A Rare Case of Biparental Placental Mesenchymal Dysplasia: A Case Report and Literature Review [ID: 1336615]

Abstract

INTRODUCTION: Placental mesenchymal dysplasia (PMD) is a rare placental anomaly associated with high perinatal mortality; it is predominantly seen in female fetuses and very few cases have been reported. The evaluation of first- and second-trimester products of conception is of the utmost importance when assessing molar pathologies such as complete hydatidiform moles, partial hydatidiform moles, and nonmolar samples. METHODS: We report a monochorionic 46XX,69XXY pregnancy with placental mesenchymal dysplasia (PMD) with possible androgenetic biparental mosaicism etiology (Instituto Nacional de Perinatología Isidro Espinosa de los Reyes approval number P-270-18). RESULTS: The patient is a 28-year-old gravida 2, para 1, female with no notable past medical history.

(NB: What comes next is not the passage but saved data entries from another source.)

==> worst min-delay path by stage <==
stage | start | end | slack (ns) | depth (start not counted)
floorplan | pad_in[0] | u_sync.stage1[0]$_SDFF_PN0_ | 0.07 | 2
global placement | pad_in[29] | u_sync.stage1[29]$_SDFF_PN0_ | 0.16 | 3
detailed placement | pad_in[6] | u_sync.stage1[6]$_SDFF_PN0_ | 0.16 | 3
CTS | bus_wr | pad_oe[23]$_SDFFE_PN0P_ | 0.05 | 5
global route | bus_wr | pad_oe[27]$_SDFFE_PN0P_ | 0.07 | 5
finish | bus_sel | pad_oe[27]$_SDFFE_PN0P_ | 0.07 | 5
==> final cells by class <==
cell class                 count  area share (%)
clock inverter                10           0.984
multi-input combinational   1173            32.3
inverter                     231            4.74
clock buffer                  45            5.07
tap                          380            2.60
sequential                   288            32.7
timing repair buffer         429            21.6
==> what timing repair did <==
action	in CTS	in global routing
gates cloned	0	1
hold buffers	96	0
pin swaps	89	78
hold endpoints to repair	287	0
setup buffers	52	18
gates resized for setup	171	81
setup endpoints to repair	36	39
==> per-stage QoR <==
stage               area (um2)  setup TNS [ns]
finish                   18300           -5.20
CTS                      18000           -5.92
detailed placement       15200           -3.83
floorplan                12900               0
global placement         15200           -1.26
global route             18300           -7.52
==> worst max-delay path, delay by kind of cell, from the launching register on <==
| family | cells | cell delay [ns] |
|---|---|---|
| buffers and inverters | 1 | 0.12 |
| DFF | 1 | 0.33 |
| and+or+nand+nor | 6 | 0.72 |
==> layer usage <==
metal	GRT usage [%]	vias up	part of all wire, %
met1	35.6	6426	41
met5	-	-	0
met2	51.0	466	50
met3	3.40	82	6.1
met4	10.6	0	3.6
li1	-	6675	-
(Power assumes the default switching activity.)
`src/rtl/gpt_pkg.sv`:
```
package gpt_pkg;

   typedef enum logic [1:0] {
      REG_CTRL   = 2'd0,
      REG_COUNT  = 2'd1,
      REG_PERIOD = 2'd2,
      REG_STATUS = 2'd3
   } reg_sel_e;

   typedef struct packed {
      logic       irq_en;     // bit 7
      logic       idle_stop;  // bit 6
      logic [1:0] ps_sel;     // bits 5:4
      logic       gate_mode;  // bit 3
      logic       sync_ext;   // bit 2
      logic       src_ext;    // bit 1
      logic       run_en;     // bit 0
   } ctrl_t;

   localparam int unsigned CTRL_W = $bits(ctrl_t);

endpackage

```
`src/rtl/gpt_src_sel.sv`:
```
module gpt_src_sel #(
   parameter int unsigned SYNC_STAGES = 2,
   parameter bit          HAS_SYNC    = 1'b1
) (
   input  logic clk,
   input  logic rst_n,
   input  logic tcy_en,
   input  logic ext_clk_i,
   input  logic gate_i,
   input  logic src_ext,
   input  logic sync_ext,
   input  logic gate_mode,
   output logic src_evt
);

   logic sync_pulse;

   if (SYNC_STAGES < 2) begin : g_bad_stages
      $error("gpt_src_sel: SYNC_STAGES must be at least 2");
   end

   if (HAS_SYNC) begin : g_sync
      // synchronizer stages plus one extra flop for edge detection
      logic [SYNC_STAGES:0] sh_q;
      always_ff @(posedge clk) begin
         if (!rst_n) sh_q <= '0;
         else        sh_q <= {sh_q[SYNC_STAGES-1:0], ext_clk_i};
      end
      assign sync_pulse = sh_q[SYNC_STAGES-1] & ~sh_q[SYNC_STAGES];

      a_r7_one_cycle_pulse : assert property (@(posedge clk) disable iff (!rst_n)
         sync_pulse |=> !sync_pulse);
   end else begin : g_nosync
      assign sync_pulse = ext_clk_i;
   end

   always_comb begin
      if (src_ext) src_evt = sync_ext ? sync_pulse : ext_clk_i;
      else         src_evt = tcy_en & (~gate_mode | gate_i);
   end

endmodule

```
`src/rtl/gpt_prescaler.sv`:
```
module gpt_prescaler #(
   parameter int unsigned PS_W = 8
) (
   input  logic            clk,
   input  logic            rst_n,
   input  logic            adv,
   input  logic            clr,
   input  logic [1:0]      sel,
   output logic            tick
);

   logic [PS_W-1:0] pcnt_q;
   logic [PS_W-1:0] last_val;

   if (PS_W < 8) begin : g_bad_width
      $error("gpt_prescaler: PS_W must hold a 1:256 ratio");
   end

   always_comb begin
      case (sel)
         2'd0:    last_val = '0;
         2'd1:    last_val = PS_W'(7);
         2'd2:    last_val = PS_W'(63);
         default: last_val = PS_W'(255);
      endcase
   end

   assign tick = adv & (pcnt_q == last_val);

   always_ff @(posedge clk) begin
      if (!rst_n)   pcnt_q <= '0;
      else if (clr) pcnt_q <= '0;
      else if (adv) pcnt_q <= tick ? '0 : pcnt_q + 1'b1;
   end

   a_r8_prescaler_hold : assert property (@(posedge clk) disable iff (!rst_n)
      (!adv && !clr) |=> $stable(pcnt_q));

   a_r8_prescaler_clear : assert property (@(posedge clk) disable iff (!rst_n)
      clr |=> (pcnt_q == '0));

endmodule

```
`src/rtl/gpt_counter.sv`:
```
module gpt_counter #(
   parameter int unsigned CNT_W = 16
) (
   input  logic             clk,
   input  logic             rst_n,
   input  logic             tick,
   input  logic             ld,
   input  logic [CNT_W-1:0] ld_val,
   input  logic [CNT_W-1:0] period,
   input  logic             flag_clr,
   output logic [CNT_W-1:0] cnt,
   output logic             flag
);

   logic match;
   assign match = (cnt == period);

   always_ff @(posedge clk) begin
      if (!rst_n)    cnt <= '0;
      else if (ld)   cnt <= ld_val;
      else if (tick) cnt <= match ? '0 : cnt + 1'b1;
   end

   always_ff @(posedge clk) begin
      if (!rst_n)                    flag <= 1'b0;
      else if (tick && match && !ld) flag <= 1'b1;
      else if (flag_clr)             flag <= 1'b0;
   end

   a_r3_wrap_sets_flag : assert property (@(posedge clk) disable iff (!rst_n)
      (tick && match && !ld) |=> (cnt == '0) && flag);

   a_r3_no_step_holds : assert property (@(posedge clk) disable iff (!rst_n)
      (!tick && !ld) |=> $stable(cnt));

   a_r9_load_wins : assert property (@(posedge clk) disable iff (!rst_n)
      ld |=> (cnt == $past(ld_val)));

   a_r12_flag_sticky : assert property (@(posedge clk) disable iff (!rst_n)
      (flag && !flag_clr) |=> flag);

endmodule

```
`src/rtl/gated_period_timer.sv`:
```
module gated_period_timer
   import gpt_pkg::*;
#(
   parameter int unsigned CNT_W       = 16,
   parameter int unsigned PS_W        = 8,
   parameter int unsigned SYNC_STAGES = 2,
   parameter bit          HAS_SYNC    = 1'b1
) (
   input  logic             clk,
   input  logic             rst_n,
   input  logic             tcy_en,
   input  logic             ext_clk_i,
   input  logic             gate_i,
   input  logic             idle_i,
   input  logic             sleep_i,
   input  logic             wr_en,
   input  logic [1:0]       wr_addr,
   input  logic [CNT_W-1:0] wr_data,
   output logic [CNT_W-1:0] count_o,
   output logic             flag_o,
   output logic             irq_o
);

   if (CNT_W < CTRL_W) begin : g_bad_cnt_w
      $error("gated_period_timer: CNT_W must cover the control word");
   end

   ctrl_t            ctrl_q;
   ctrl_t            ctrl_new;
   logic [CNT_W-1:0] period_q;
   logic             wr_ctrl, wr_cnt, wr_per, wr_stat;
   logic             running, src_evt, adv, ps_clr, tick;

   assign wr_ctrl  = wr_en && (wr_addr == REG_CTRL);
   assign wr_cnt   = wr_en && (wr_addr == REG_COUNT);
   assign wr_per   = wr_en && (wr_addr == REG_PERIOD);
   assign wr_stat  = wr_en && (wr_addr == REG_STATUS);
   assign ctrl_new = ctrl_t'(wr_data[CTRL_W-1:0]);

   always_ff @(posedge clk) begin
      if (!rst_n) begin
         ctrl_q   <= '0;
         period_q <= '1;
      end else begin
         if (wr_ctrl) ctrl_q   <= ctrl_new;
         if (wr_per)  period_q <= wr_data;
      end
   end

   // sleep keeps only the unsynchronized external path alive
   assign running = ctrl_q.run_en
                  & ~(idle_i & ctrl_q.idle_stop)
                  & ~(sleep_i & ~(ctrl_q.src_ext & ~ctrl_q.sync_ext));

   // prescaler clock is stopped while disabled, so clears need run_en
   assign ps_clr = ctrl_q.run_en & (wr_cnt | (wr_ctrl & ~ctrl_new.run_en));

   gpt_src_sel #(
      .SYNC_STAGES (SYNC_STAGES),
      .HAS_SYNC    (HAS_SYNC)
   ) src_i (
      .clk       (clk),
      .rst_n     (rst_n),
      .tcy_en    (tcy_en),
      .ext_clk_i (ext_clk_i),
      .gate_i    (gate_i),
      .src_ext   (ctrl_q.src_ext),
      .sync_ext  (ctrl_q.sync_ext),
      .gate_mode (ctrl_q.gate_mode),
      .src_evt   (src_evt)
   );

   assign adv = src_evt & running;

   gpt_prescaler #(
      .PS_W (PS_W)
   ) ps_i (
      .clk   (clk),
      .rst_n (rst_n),
      .adv   (adv),
      .clr   (ps_clr),
      .sel   (ctrl_q.ps_sel),
      .tick  (tick)
   );

   gpt_counter #(
      .CNT_W (CNT_W)
   ) cnt_i (
      .clk      (clk),
      .rst_n    (rst_n),
      .tick     (tick),
      .ld       (wr_cnt),
      .ld_val   (wr_data),
      .period   (period_q),
      .flag_clr (wr_stat & wr_data[0]),
      .cnt      (count_o),
      .flag     (flag_o)
   );

   assign irq_o = flag_o & ctrl_q.irq_en;

   a_r12_irq_needs_flag : assert property (@(posedge clk) disable iff (!rst_n)
      irq_o |-> flag_o);

   a_r11_sleep_internal_frozen : assert property (@(posedge clk) disable iff (!rst_n)
      (sleep_i && !ctrl_q.src_ext && !wr_cnt) |=> $stable(count_o));

   a_r8_disabled_frozen : assert property (@(posedge clk) disable iff (!rst_n)
      (!ctrl_q.run_en && !wr_cnt) |=> $stable(count_o));

endmodule

```
`config.mk`:
```
export PLATFORM = sky130hd
export DESIGN_NAME = gated_period_timer
export DESIGN_NICKNAME = d
export VERILOG_FILES = /design/src/rtl/gpt_pkg.sv /design/src/rtl/gpt_src_sel.sv /design/src/rtl/gpt_prescaler.sv /design/src/rtl/gpt_counter.sv /design/src/rtl/gated_period_timer.sv
export SDC_FILE = /design/constraint.sdc
export NUM_CORES = 1
export LEC_CHECK = 0
export ABC_AREA = 1
export ABC_CLOCK_PERIOD_IN_PS = 4320
export BUFFER_PORTS_ARGS = -buffer_cell sky130_fd_sc_hd__buf_2
export CELL_PAD_IN_SITES_DETAIL_PLACEMENT = 0
export CELL_PAD_IN_SITES_GLOBAL_PLACEMENT = 1
export CORE_MARGIN = 4
export CORE_UTILIZATION = 43
export CTS_CLUSTER_DIAMETER = 100
export DETAILED_ROUTE_END_ITERATION = 10
export PLACE_DENSITY_LB_ADDON = 0.1
export SLEW_MARGIN = 10
export SYNTH_ARGS = -nofsm -noshare
export SYNTH_HDL_FRONTEND = slang
export SYNTH_SLANG_ARGS = --single-unit
```
`constraint.sdc`:
```
create_clock -name clk -period 4.32 [get_ports clk]
set_clock_uncertainty 0.2 [all_clocks]
set_input_delay 0.432 -clock clk [delete_from_list [all_inputs] [get_ports clk]]
set_output_delay 0.432 -clock clk [all_outputs]
set_load 0.05 [all_outputs]
```
==> qor.yml, run 1 <==
synth-seq-cells: 52
synth_flop_cell: "dfxtp_1"
end_kind: "register"
port_buffers: 43
wl_per_cell_um: 13.1
yosys.cell_count.top_type: "nand2_1"
final_max_slew_viol_count: 0
tns_ns: 0
cts.sinks: 52
crit_path_start_kind: "input port"
cts_setup_buffers: 0
grt_pass1_wl_um: 13400
crit_slowest_cell: "clkinv_1"
numCtsBuffers: 5
postSynthCellCount: 501
dp_hpwl_um: 6240
layout_min_cycle_time_ns: 2.08
drcViolationCount: 0
grt_pass1_vias: 2762
n_antenna_cell: 0
antenna_found_initial: 0
path_clk_slew_ns: 0.09
via_count: 3054
cts_resized: 0
htreeDepth: 2
cpLargestDelayFamily: "buffers and inverters"
setup_viol: 0
rsz0062_at_grt: "no"
initial_core_util: 0.452
die_h_um: 93.7
syn_area_per_cell_um2: 6.30
slew_headroom: 0.641
cts_hold_buf: 0
cts_tree: "built"
crit_chain: "buf_2, clkinv_1, nor2_1, o21ai_2, inv_2, o21ai_0, a21oi_1"
regToRegSetupSlack_ns: 2.29
maxCapViolations: 0
io_pins: 44
worstSetupPathType: "in -> reg"
grt_max_degree: 35
max_freq_ghz: 0.480
status: "finished, final reports clean"
yosysSeqAreaShare: 0.330
finalPower_mw: 0.951
fin_nets: 565
viasPerCell: 4.82
syn_area_mm2: 0.00316
root_buffer: "clkbuf_8"
synth.area.top_cells: "dfxtp_1 (33%), nand2_1 (18%), inv_1 (8.6%)"
firstDrtPassIters: 5
grt_busiest_layer: "met2"
p_leak_nw: 1.72
routabilityCongestion: 0.841
drtIter0Drc: 152
area_delta_synth_final_pct: 10.9
yosysTopAreaCell: "dfxtp_1"
hp-class: "in -> reg"
yosysWarnings: 0
die_x_um: 93.7
critPathRequiredTime_ns: 4.36
hold_viol_final: 0
track_usage: 0.196
crit_arrival_ns: 2.12
fp-row-count: 30
grt_overflow: 0
tightest_slew_ns: 0.535
met2_usage: 0.344
drive_gt1_frac: 0.147
clock_latency_ns: 0.30
async_reset_ff_frac: 0
die_area_mm2: 0.00878
ys_types: 33
ir_worst_vdd_mv: 0.117
slowest_delay_ns: 0.59
synth_edf_count: 0
path_buf_inv: 3
power.density_mw_per_mm2: 272
post-route-period-util: 0.482
cts_buffer_depth: 2
cp_max_fo: 28
synthTopCellsByCount: "nand2_1 (150), inv_1 (72), nor2_1 (55)"
grt_use_met3: 0.0345
totalWireLength_um: 8280
ant_nets: 0
syn-num-nets: 529
coreArea_mm2: 0.00698
use_met1: 0.246
synth_top_area_share: 0.330
[final timing paths]
check                                  start                         endpoint  depth (start not counted)
max                                    rst_n      ps_i.pcnt_q[4]$_SDFFE_PP0P_                          7
min                                ext_clk_i  src_i.g_sync.sh_q[0]$_SDFF_PN0_                          3
min reg2reg  src_i.g_sync.sh_q[0]$_SDFF_PN0_  src_i.g_sync.sh_q[1]$_SDFF_PN0_                          2
max reg2reg        cnt_i.cnt[1]$_SDFFE_PN0P_       cnt_i.cnt[10]$_SDFFE_PN0P_                          7
[metrics by stage]
stage	setup WS [ns]	std cells	area (um2)	utilization	hold WS [ns]
4_1_cts	2.20	634	3500	0.501	0.117
5_1_grt	1.93	634	3500	0.501	0.133
3_3_place_gp	1.94	626	3410	0.488	0.193
2_1_floorplan	2.26	501	3160	-	0.190
6_report	2.24	634	3500	0.501	0.125
3_5_place_dp	1.90	626	3410	0.488	0.202
[per-layer routing]
layer / part of all wire / vias to the layer above / wire [um]
met2: 0.50 / 55 / 4110
met4: 0.012 / 0 / 98
li1: - / 1651 / -
met3: 0.035 / 6 / 292
met1: 0.46 / 1342 / 3790
met5: 0 / - / 0
[cell type report]
class	instances	area, um2
clock inverter	1	7.51
inverter	78	293
multi-input combinational	355	1720
clock buffer	7	86.3
sequential	52	1040
tap	96	120
timing repair buffer	45	230
fill	759	3480
[sequential cells by signal (all words and copies together), names as in the netlist]
register           flops
ctrl_q                 8
ps_i.pcnt_q            8
period_q              16
src_i.g_sync.sh_q      3
cnt_i.cnt             16
cnt_i.flag             1
[power by group]
part	switching, mW	total, mW	internal, mW
Clock	0.157	0.288	0.131
Sequential	0.0195	0.517	0.498
Combinational	0.0986	0.146	0.0478
Total	0.275	0.951	0.676
[kinds of logic after synthesis]
group	count (synthesis)	synth area share
adder cells (fa/ha/maj)	2	0.00792
AND/OR/NAND/NOR	286	0.407
XOR/XNOR	10	0.0277
buffers and inverters	94	0.125
AO/OA/AOI/OAI	57	0.103
flip-flops	52	0.330
[cells in the final DEF (no fill, tap or decap), drive strengths merged]
master    Yosys  layout
nand2       157     157
inv          77      77
nor2         62      62
dfxtp        52      52
buf          10      45
nand3        38      38
a21oi        32      32
nand4        23      23
o21ai        15      15
xor2          9       9
o211ai        9       9
clkbuf        6       7
nor3          4       4
ha            2       2
clkinv        1       1
or2           1       1
xnor2         1       1
nor4          1       1
o21a          1       1
clkinvlp      0       1
[worst min-delay path: stages]
cell,delay (ns)
buf_2,0.09
nand2_1,0.04
inv_1,0.04
No activity file was read; power rests on OpenSTA's default activity.
==> run 2: changes to the inputs <==
--- a/config.mk
+++ b/config.mk
@@ -5,13 +5,13 @@
 export SDC_FILE = /design/constraint.sdc
 export NUM_CORES = 1
 export LEC_CHECK = 0
-export ABC_AREA = 1
-export ABC_CLOCK_PERIOD_IN_PS = 4320
+export ABC_AREA = 0
+export ABC_CLOCK_PERIOD_IN_PS = 1800
 export BUFFER_PORTS_ARGS = -buffer_cell sky130_fd_sc_hd__buf_2
 export CELL_PAD_IN_SITES_DETAIL_PLACEMENT = 0
 export CELL_PAD_IN_SITES_GLOBAL_PLACEMENT = 1
 export CORE_MARGIN = 4
-export CORE_UTILIZATION = 43
+export CORE_UTILIZATION = 37
 export CTS_CLUSTER_DIAMETER = 100
 export DETAILED_ROUTE_END_ITERATION = 10
 export PLACE_DENSITY_LB_ADDON = 0.1
==> constraint.sdc (replaced) <==
create_clock -name clk -period 1.8 [get_ports clk]
set_clock_uncertainty 0.2 [all_clocks]
set_input_delay 0.18 -clock clk [delete_from_list [all_inputs] [get_ports clk]]
set_output_delay 0.18 -clock clk [all_outputs]
set_load 0.05 [all_outputs]
==> qor.yml, run 2 <==
synth-xor-area-share: 0.0740
final_common_cell: "nand2_1"
cp_max_fo: 6
drtIter0Drc: 117
fp-row-count: 31
worstReg2RegStart: "ctrl_q[4]$_SDFFE_PN0N_"
cts_buffer_depth: 2
post-route-period-util: 1.17
async_reset_ff_frac: 0
firstDrtPassIters: 4
fillers: 753
hold_depth: 4
ant_nets: 0
critPathRequiredTime_ns: 1.79
hold_end: "cnt_i.flag$_SDFFE_PN0P_"
port_buffers: 43
ys_types: 58
synth-seq-cells: 52
register_area_mm2: 0.00110
cts_tree: "built"
rsz0062_at_grt: "yes"
track_usage: 0.205
drcViolationCount: 0
coreArea_mm2: 0.00721
fin_util: 0.542
tns_ns: -6.07
worstSetupPathType: "reg -> reg"
tightest_slew_ns: 0.627
power.density_mw_per_mm2: 650
wl_met2_um: 3920
ir_worst_vdd_mv: 0.409
initial_core_util: 0.377
wl_met1_um: 4090
yosysTopAreaCell: "dfxtp_1"
maxCapViolations: 0
crit_path_start_kind: "register"
hp-class: "in -> reg"
hold_viol_final: 0
postSynthCellCount: 338
grt_pass1_vias: 2724
layout_min_cycle_time_ns: 2.11
synth_edf_count: 0
min_from: "wr_addr[1]"
via_count: 2776
end_kind: "register"
synth-simple-area-share: 0.330
p_leak_nw: 1.62
dp_hpwl_um: 6190
die_area_mm2: 0.00879
htreeDepth: 2
status: "finished, violations left"
grt_max_degree: 39
slowest_delay_ns: 0.53
yosys.cell_count.top_type: "nand2_1"
grt_overflow: 0
violations: "negative setup slack"
wl_per_cell_um: 15.7
syn_area_mm2: 0.00272
max_freq_ghz: 0.475
viasPerCell: 5.13
final_max_slew_viol_count: 0
synth_top_family_by_area: "simple AND/OR/NAND/NOR gates"
syn_area_per_cell_um2: 8.06
die_x_um: 93.8
area_delta_synth_final_pct: 43.5
largestRegisters: "cnt_i.cnt (16), period_q (16)"
yosysSeqAreaShare: 0.382
die_h_um: 93.8
reg2reg_depth: 6
io_pins: 44
routabilityCongestion: 0.884
crit_arrival_ns: 2.10
setup_viol: 25
multi_input_area_mm2: 0.00176
finalPower_mw: 2.54
grt_pass1_wl_um: 14000
path_clk_slew_ns: 0.10
r2r_end: "cnt_i.cnt[12]$_SDFFE_PN0P_"
synth.area.top_cells: "dfxtp_1 (38%), nand2_1 (9.2%), xnor2_1 (7.1%)"
routed.top_layer: "met4"
drive_gt1_frac: 0.357
slew_headroom: 0.577
crit_slowest_cell: "or4_4"
numCtsBuffers: 5
cts.sinks: 52
syn-num-nets: 366
dpl_cell_area_mm2: 0.00352
fin_nets: 469
synth-compound-area-share: 0.143
antenna_found_initial: 0
clock_latency_ns: 0.31
layout_common_cells: "nand2_1 (67), buf_4 (49), buf_2 (43)"
crit_chain: "or4_4, o22ai_4, nand3_4, nor2_4, o22ai_1, a221o_1"
regToRegSetupSlack_ns: -0.31
root_buffer: "clkbuf_8"
synthAdderAreaFrac: 0.00919
fin_ws_ns: -0.307
synth_top_area_share: 0.382
met3WireLength_um: 334
n_antenna_cell: 0
totalWireLength_um: 8520
muxShareOfSynthArea: 0.0294
synth_flop_cell: "dfxtp_1"
fin_area_mm2: 0.00391
yosysWarnings: 0
synthTopCellsByCount: "nand2_1 (67), dfxtp_1 (52), nand3_1 (26)"
-- run 2: cell types whose count changed after synthesis, sizes merged, moves of 10 or more --
cell / delta
a21oi: -25
inv: -75
nand2: -90
nand3: -10
nand4: -15
nor2: -39
nor2b: +13
xnor2: +21
-- run 2: critical path: cells and delay by family (launching register included) --
kind	cells	cell delay, ns
AND/OR/NAND/NOR	3	0.90
flip-flops	1	0.33
AO/OA/AOI/OAI	3	0.56
-- run 2: how the worst max path moves through the flow --
stage / startpoint / to / slack [ns]
6_report: ctrl_q[4]$_SDFFE_PN0N_ / cnt_i.cnt[12]$_SDFFE_PN0P_ / -0.31
5_1_grt: ctrl_q[4]$_SDFFE_PN0N_ / cnt_i.cnt[7]$_SDFFE_PN0P_ / -0.36
4_1_cts: ctrl_q[4]$_SDFFE_PN0N_ / cnt_i.cnt[7]$_SDFFE_PN0P_ / -0.31
3_5_place_dp: ctrl_q[4]$_SDFFE_PN0N_ / cnt_i.cnt[8]$_SDFFE_PN0P_ / -0.33
3_3_place_gp: ctrl_q[4]$_SDFFE_PN0N_ / cnt_i.cnt[3]$_SDFFE_PN0P_ / -0.30
2_1_floorplan: ctrl_q[4]$_SDFFE_PN0N_ / cnt_i.cnt[6]$_SDFFE_PN0P_ / -0.29
-- run 2: power breakdown --
group	total, mW	switching (mW)	internal (mW)
combinational	0.634	0.367	0.267
clock	0.655	0.381	0.274
sequential	1.25	0.0432	1.21
total	2.54	0.791	1.75
-- run 2: cell type report --
cell class	instances	area share
multi-input combinational	266	0.451
inverter	2	0.00192
clock inverter	1	0.00128
clock buffer	7	0.0195
sequential	52	0.281
tap	99	0.0317
timing repair buffer	114	0.214
-- run 2: what timing repair did --
action / CTS / global route
hold endpoints to repair: 34 / 0
resized for setup: 14 / 17
gates cloned: 1 / 0
buffers inserted: 0 / 0
hold buffers: 17 / 0
setup endpoints to repair: 25 / 25
pin swaps: 20 / 10
-- run 2: stage by stage --
stage          hold slack, ns  worst slack (ns)  cells
2_1_floorplan          0.0883            -0.294    338
3_3_place_gp            0.208            -0.298    515
3_5_place_dp            0.205            -0.334    515
4_1_cts                0.0565            -0.306    541
5_1_grt                 0.113            -0.363    541
6_report               0.0681            -0.307    541
-- run 2: cells by family after synthesis --
family,count (synthesis)
simple gates,178
compound gates,54
flops,52
xor+xnor,23
buf+inv,21
mux,8
fa+ha+maj,2
-- run 2: routing by layer --
metal / global-route usage / vias up
met5: 0 / -
met4: 0.0686 / 0
met3: 0.0393 / 13
met2: 0.323 / 63
met1: 0.280 / 1300
li1: - / 1400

She had a previous pregnancy resulting in an uncomplicated abdominal delivery at 39 weeks of gestation 5 years prior. The patient was transferred to our health center at 24.2 weeks of gestation with a molar component because of USG data consistent with a probable hepatic tumor, perimembranous ventricular septal defect, and probable PMD. Ultrasound at 24.3 weeks of gestation demonstrated a single intrauterine pregnancy with one-third of the placenta appearing normal, the second third showing irregular cystic masses, and the remaining third with larger cysts. Placental mesenchymal dysplasia was diagnosed retrospectively based on data from the gross, histologic, and genetic components. CONCLUSION: To our knowledge, this is the first reported case of PMD with a 46XX,69XXY karyotype. A radical and cautious approach to PMD cases is needed because of the lack of sufficient data and reports.